During the last two years, my creativity has taken a massive nose dive. I’ve often felt that creativity is the cream of life, the rich stuff floating up out of an excess of plenty. It’s not something that can be sustained when trauma and illness are ripping through your life. Creativity, for me at least, is about having spare capacity to take the elements around me and weave them into something new. With the last two years, there have been days where just getting through and still be upright at the end of the day was more than I expected when I got out of bed that morning. I’ve been channelling the occasional burst of creative juices into a work-in-progress called “On Hob Hill” which I hope to complete this year. It’s also gone into occasional poetry.

I stopped sharing my poetry on this blog for a number of reasons. One of those is theft. From time to time I notice search terms that suggest a school or college somewhere have asked their students to produce poetry. I’m not happy with plagiarism (who is?) and it worries me that so many seem to be unconcerned about passing the work of another off as their own. It’s rife, apparently. The other reason is that it’s satisfying to my inner needs to collect together every few years my poetry into a collection. There’s three published already, all with slightly different themes. The work of the last six months has been to gather together a new collection and publish it.

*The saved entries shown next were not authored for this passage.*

==> config.mk <==
export PLATFORM = sky130hd
export DESIGN_NAME = shifter_pipe
export DESIGN_NICKNAME = d
export VERILOG_FILES = /design/src/rtl/shifter_pipe.sv
export SDC_FILE = /design/constraint.sdc
export NUM_CORES = 1
export LEC_CHECK = 0
export BUFFER_PORTS_ARGS = -buffer_cell sky130_fd_sc_hd__buf_2
export CAP_MARGIN = 20
export CORE_UTILIZATION = 45
export CTS_CLUSTER_SIZE = 16
export DETAILED_ROUTE_END_ITERATION = 7
export PLACE_DENSITY_LB_ADDON = 0.3
export SLEW_MARGIN = 20
export SYNTH_ARGS = -nofsm -noshare
export SYNTH_HDL_FRONTEND = slang
export SYNTH_SLANG_ARGS = --single-unit
export TNS_END_PERCENT = 100
==> constraint.sdc <==
create_clock -name Clk -period 1.5 [get_ports Clk]
set_clock_uncertainty 0.2 [all_clocks]
set_input_delay 0.15 -clock Clk [delete_from_list [all_inputs] [get_ports Clk]]
set_output_delay 0.15 -clock Clk [all_outputs]
set_load 0.02 [all_outputs]
`src/rtl/piso_serializer_if.sv`:
```
// Word-in / bit-out bundle for piso_serializer. The producer and serial sink
// drive the master side; the serializer sits on the slave side.
interface piso_serializer_if #(
  parameter int WIDTH = 8
);
  logic [WIDTH-1:0] din;
  logic             in_valid;
  logic             in_ready;
  logic             msb_first;
  logic             shift_en;
  logic             sout;
  logic             sout_valid;
  logic             sout_first;
  logic             sout_last;
  logic             busy;

  modport master (
    output din, in_valid, msb_first, shift_en,
    input  in_ready, sout, sout_valid, sout_first, sout_last, busy
  );

  modport slave (
    input  din, in_valid, msb_first, shift_en,
    output in_ready, sout, sout_valid, sout_first, sout_last, busy
  );
endinterface

```
`src/rtl/piso_serializer.sv`:
```
// Parallel-in/serial-out serializer: WIDTH-bit words in over valid/ready,
// one bit out per shift_en pulse, bit order chosen per word, back-to-back capable.
module piso_serializer #(
  parameter int WIDTH = 8
) (
  input  logic               clk,
  input  logic               rst,
  piso_serializer_if.slave   bus
);

  localparam int CNT_W = $clog2(WIDTH);
  localparam logic [CNT_W-1:0] LAST_IDX = CNT_W'(WIDTH - 1);

  typedef enum logic [0:0] {
    IDLE  = 1'b0,
    SHIFT = 1'b1
  } state_t;

  state_t           state_r, state_s;
  logic [WIDTH-1:0] shreg_r, shreg_s;
  logic [CNT_W-1:0] cnt_r, cnt_s;
  logic             mode_r, mode_s;
  logic             last_s;
  logic             ready_s;
  logic             load_s;

  // State, shift register, bit index and latched bit order.
  always_ff @(posedge clk or negedge rst) begin
    if (!rst) begin
      state_r <= IDLE;
      shreg_r <= {WIDTH{1'b0}};
      cnt_r   <= {CNT_W{1'b0}};
      mode_r  <= 1'b0;
    end else begin
      state_r <= state_s;
      shreg_r <= shreg_s;
      cnt_r   <= cnt_s;
      mode_r  <= mode_s;
    end
  end

  // Handshake and next-state: a load may coincide with the last-bit pulse.
  always_comb begin
    state_s = state_r;
    shreg_s = shreg_r;
    cnt_s   = cnt_r;
    mode_s  = mode_r;
    last_s  = (cnt_r == LAST_IDX);
    ready_s = rst && ((state_r == IDLE) || ((state_r == SHIFT) && bus.shift_en && last_s));
    load_s  = ready_s && bus.in_valid;

    case (state_r)
      IDLE: begin
        if (load_s) begin
          state_s = SHIFT;
          shreg_s = bus.din;
          mode_s  = bus.msb_first;
          cnt_s   = {CNT_W{1'b0}};
        end else begin
          state_s = IDLE;
        end
      end
      SHIFT: begin
        if (!bus.shift_en) begin
          state_s = SHIFT;
        end else if (!last_s) begin
          cnt_s = cnt_r + CNT_W'(1);
          if (mode_r) begin
            shreg_s = {shreg_r[WIDTH-2:0], 1'b0};
          end else begin
            shreg_s = {1'b0, shreg_r[WIDTH-1:1]};
          end
        end else if (load_s) begin
          state_s = SHIFT;
          shreg_s = bus.din;
          mode_s  = bus.msb_first;
          cnt_s   = {CNT_W{1'b0}};
        end else begin
          state_s = IDLE;
          cnt_s   = {CNT_W{1'b0}};
        end
      end
      default: begin
        state_s = IDLE;
        shreg_s = {WIDTH{1'b0}};
        cnt_s   = {CNT_W{1'b0}};
        mode_s  = 1'b0;
      end
    endcase
  end

  // Serial outputs come only from registered state, never from din.
  assign bus.in_ready   = ready_s;
  assign bus.busy       = (state_r == SHIFT);
  assign bus.sout_valid = (state_r == SHIFT);
  assign bus.sout       = (state_r == SHIFT) ? (mode_r ? shreg_r[WIDTH-1] : shreg_r[0]) : 1'b0;
  assign bus.sout_first = (state_r == SHIFT) && (cnt_r == {CNT_W{1'b0}});
  assign bus.sout_last  = (state_r == SHIFT) && last_s;

endmodule

```
`src/flat_wrapper.sv`:
```
// flat-port wrapper written by rule: the top's interface ports become plain ports
module piso_serializer_flat 
#(
  parameter int WIDTH = 8
)
  (clk, rst, bus_din, bus_in_valid, bus_msb_first, bus_shift_en, bus_in_ready, bus_sout, bus_sout_valid, bus_sout_first, bus_sout_last, bus_busy);
  piso_serializer_if #(.WIDTH(WIDTH)) bus_i ();
  input  logic clk;
  input  logic rst;
  input wire logic [$bits(bus_i.din)-1:0] bus_din;
  input wire logic [$bits(bus_i.in_valid)-1:0] bus_in_valid;
  input wire logic [$bits(bus_i.msb_first)-1:0] bus_msb_first;
  input wire logic [$bits(bus_i.shift_en)-1:0] bus_shift_en;
  output wire logic [$bits(bus_i.in_ready)-1:0] bus_in_ready;
  output wire logic [$bits(bus_i.sout)-1:0] bus_sout;
  output wire logic [$bits(bus_i.sout_valid)-1:0] bus_sout_valid;
  output wire logic [$bits(bus_i.sout_first)-1:0] bus_sout_first;
  output wire logic [$bits(bus_i.sout_last)-1:0] bus_sout_last;
  output wire logic [$bits(bus_i.busy)-1:0] bus_busy;
  assign bus_i.din = bus_din;
  assign bus_i.in_valid = bus_in_valid;
  assign bus_i.msb_first = bus_msb_first;
  assign bus_i.shift_en = bus_shift_en;
  assign bus_in_ready = bus_i.in_ready;
  assign bus_sout = bus_i.sout;
  assign bus_sout_valid = bus_i.sout_valid;
  assign bus_sout_first = bus_i.sout_first;
  assign bus_sout_last = bus_i.sout_last;
  assign bus_busy = bus_i.busy;
  piso_serializer #(.WIDTH(WIDTH)) u_core (.clk(clk), .rst(rst), .bus(bus_i));
endmodule
```
`config.mk`:
```
export PLATFORM = sky130hd
export DESIGN_NAME = piso_serializer_flat
export DESIGN_NICKNAME = d
export VERILOG_FILES = /design/src/rtl/piso_serializer_if.sv /design/src/rtl/piso_serializer.sv /design/src/flat_wrapper.sv
export SDC_FILE = /design/constraint.sdc
export NUM_CORES = 1
export LEC_CHECK = 0
export BUFFER_PORTS_ARGS = -buffer_cell sky130_fd_sc_hd__buf_2
export CORE_MARGIN = 3
export CORE_UTILIZATION = 55
export DETAILED_ROUTE_END_ITERATION = 10
export PLACE_DENSITY = 0.82
export SLEW_MARGIN = 15
export SYNTH_ARGS = -nofsm -noshare
export SYNTH_HDL_FRONTEND = slang
export SYNTH_SLANG_ARGS = --single-unit
```
`constraint.sdc`:
```
create_clock -name clk -period 3.7 [get_ports clk]
set_clock_uncertainty 0.1 [all_clocks]
set_input_delay 0.185 -clock clk [delete_from_list [all_inputs] [get_ports clk]]
set_output_delay 0.185 -clock clk [all_outputs]
set_load 0.05 [all_outputs]
```
==> flow_summary.ini <==
[cts]
clk_latency_ns = 0.28
root_buffer = clkbuf_4
h-tree-depth = 1
clk_pin_slew_ns = 0.09
postCtsSetupRepairBufs = 0
cts_resized = 0
ctsHoldBuffers = 1
numCtsBuffers = 3
cts_tree = done
numClockSinks = 13
clk_path_buf_depth = 2

[global_routing]
antenna_found_initial = 0
grt_overflow = 0
grt_pass1_vias = 540
grt.total_usage = 0.178
grt_max_degree = 17
grt_pass1_wl_um = 2440

[synthesis]
ys_warn_count = 0
syn_inst = 71
ys_seq_elements = 13
syn_avg_cell_area_um2 = 11.2
yosysUniqueCellTypes = 26
synthesis.area_um2 = 793
ys_seq_area_frac = 0.410
synthFlopType = dfrtp_1
synth-edff-count = 0
synthArstFlopShare = 1.00
postSynthNetCount = 87

[routing]
drtAntennaViolNets = 0
wl_met2_um = 642
drc_errors = 0
firstDrtPassIters = 4
wl_um = 1470
wl_met3_um = 112
viasPerCell = 5.46
maxUsedRoutingLayer = met4
drt-met1-wl_um = 707
drt_iter0_drc = 11
routedWlPerCell_um = 14.0
num_vias = 573

[placement]
numPortBuffers = 18
dp_hpwl_um = 1030
gp_congestion = 0.709

[timing]
tns_ns = 0
period_needed_ns = 1.96
grt_setup_unrepaired = no
fmax_ghz = 0.510
hold_viol_final = 0
worst_pin_slew_ns = 0.478
finalSetupViolCount = 0
drv_slew = 0
maxSlewHeadroom = 0.682
finalCritPeriodShare = 0.530

[setup_path]
crit_family = flip-flops
startpoint_type = flip-flop
cp.required_ns = 3.41
path_cells = ha_1 -> ha_1 -> a21bo_2 -> and2_1 -> buf_2
critPathArrivalTime_ns = 1.68
rr_startpoint = u_core.cnt_r[1]
end_kind = output pin
worstSetupPathType = flip-flop to output pin
path_common_cell = ha_1
slowest_delay_ns = 0.40
crit_start = u_core.cnt_r[1]
cp_slowest_cell = dfrtp_1
worstPathMaxFanout = 5
crit_buf_inv = 1

[die]
row_count = 13
die_h_um = 44.0
core_area_um2 = 1330
fp.dieW_um = 44.0
initial_utilization = 0.595
ios = 19
die_area_um2 = 1930

[finish]
area.growth.synth_to_final_pct = 14.7
diodes = 0
fill_cells = 105
fin_nets = 107
drive_gt1_frac = 0.400

[power_and_ir_drop]
power_mw = 0.795
total_leakage_power_nw = 0.453
ir_drop_uv = 411
p_per_area_nw_per_um2 = 874

[worst_hold_path]
hp-class = input pin to flip-flop
min_from = bus_msb_first

[job]
maxCapViolations = 0

[run_status]
status = finished, final reports clean
==> cells by family after synthesis <==
kind of cell	count (synthesis)	synth area share
adder cells (fa/ha/maj)	3	0.0473
AO/OA/AOI/OAI	12	0.153
AND/OR/NAND/NOR	22	0.159
flip-flops	13	0.410
multiplexers	13	0.175
buffers and inverters	8	0.0552
==> worst register-to-register path, stage by stage, from the launching register on <==
cell and delay [ns]:
dfrtp_1 0.40, ha_1 0.18, ha_1 0.22, nand2b_2 0.24, a21oi_4 0.30, mux2_4 0.32
==> cell usage after synthesis (all sizes together) (2+ instances only) <==
cell | n | area share
ha | 3 | 0.047
mux2 | 4 | 0.062
buf | 3 | 0.030
nand2 | 13 | 0.071
dfrtp | 13 | 0.41
and2 | 3 | 0.024
o221a | 6 | 0.085
mux2i | 9 | 0.11
inv | 4 | 0.019
nor2b | 2 | 0.025
a21oi | 2 | 0.027
==> worst paths after layout <==
path                                endpoint  slack, ns  cells after the start
setup / recovery                bus_in_ready       1.74                      5
hold / removal                 u_core.mode_r       0.04                      2
setup reg to reg           u_core.shreg_r[7]       1.81                      5
hold reg to reg              u_core.cnt_r[1]       0.43                      1
max in group asynchronous  u_core.shreg_r[0]       3.01                      2
min in group asynchronous    u_core.cnt_r[2]       0.23                      2
==> through the flow <==
step / hold WS (ns) / worst slack (ns) / util / cell area [um2] / instances
after floorplan: -0.211 / 1.82 / - / 793 / 71
after global placement: -0.00142 / 1.87 / 0.655 / 873 / 100
after detailed placement: -0.000451 / 1.83 / 0.655 / 873 / 100
after CTS: 0.0354 / 1.72 / 0.682 / 910 / 105
after global routing: 0.0400 / 1.65 / 0.682 / 910 / 105
final: 0.0419 / 1.74 / 0.682 / 910 / 105
==> per-layer routing <==
metal | global-route usage | up-vias
met2 | 0.247 | 18
met5 | 0 | -
met1 | 0.255 | 261
met3 | 0.0290 | 2
li1 | - | 292
met4 | 0.108 | 0
==> cells in the final DEF, fill, tap and decap left out, types with 3 or more instances in the layout <==
master,instances
buf_2,18
mux2_2,3
ha_1,3
and2_1,3
nand2_1,12
clkbuf_4,3
o221a_2,6
mux2i_1,9
dfrtp_1,13
inv_1,4
==> layout make-up <==
class                   count  area (um2)  share of cell area
flip-flops and latches     13         325               0.358
clock buffers               4        26.3              0.0289
multi-input cells          50         424               0.466
inverters                   4        15.0              0.0165
well taps                  15        18.8              0.0206
repair buffers             19         100               0.110
==> power breakdown <==
part | switching (mW) | internal (mW)
registers | 0.0802 | 0.208
clock network | 0.0487 | 0.0417
logic | 0.222 | 0.195
total | 0.350 | 0.445
==> registers in the layout (all words and copies together) (netlist names) <==
name,count
u_core.mode_r,1
u_core.cnt_r,3
u_core.shreg_r,8
u_core.bus.busy,1
No activity file was read; power rests on OpenSTA's default activity.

This is my longest collection to date. The title poem, “Ice Cream For Breakfast” was written the morning after my father died. The blurb for the new collection is as follows: “So much of life is about contrasts and polarities; a kernel of joy within sorrow, and a hint of sadness within happiness. It’s about finding a tiny taste of sweetness amidst the bitterness of bereavement. These are poems for the liminal times of grieving and trying to make sense of difficult experiences. These are poems about the wonders of nature, of the pleasures of living and of the absurdities and humour inherent in life.”

The amazing art of the cover is by Bethan Christopher, whose book “Grow Your Own Gorgeousness” I reviewed some years ago. She has a new book due out very soon, Rebel Beauty for Teens. https://www.amazon.co.uk/Rebel-Beauty-Teens-Unleash-Gorgeousness/dp/1789562252/ and it looks amazing.

The new collection can be found here: https://www.amazon.co.uk/gp/product/B08YQR65KM/ and if you are buying from other Amazon stores, please replace in the URL whichever store (dot com, dot de and so on). It’s only going to be in paperback. This helps reduce the chance of piracy, and other things like content ripping. I have a small number of stock copies, so I can supply signed editions in the UK only, if should this appeal.

I’m very proud of this collection, coming as it has in the wake of such a difficult couple of years. It’s taken a ridiculous amount of energy to get it thus far. One of the things I’ve had to overcome is a form of pernicious inertia: the whole, who cares, what’s the point, sort of inertia. I believe that poetry matters, that is says things nothing else can in ways that can reach directly into the soul and touch it deeply.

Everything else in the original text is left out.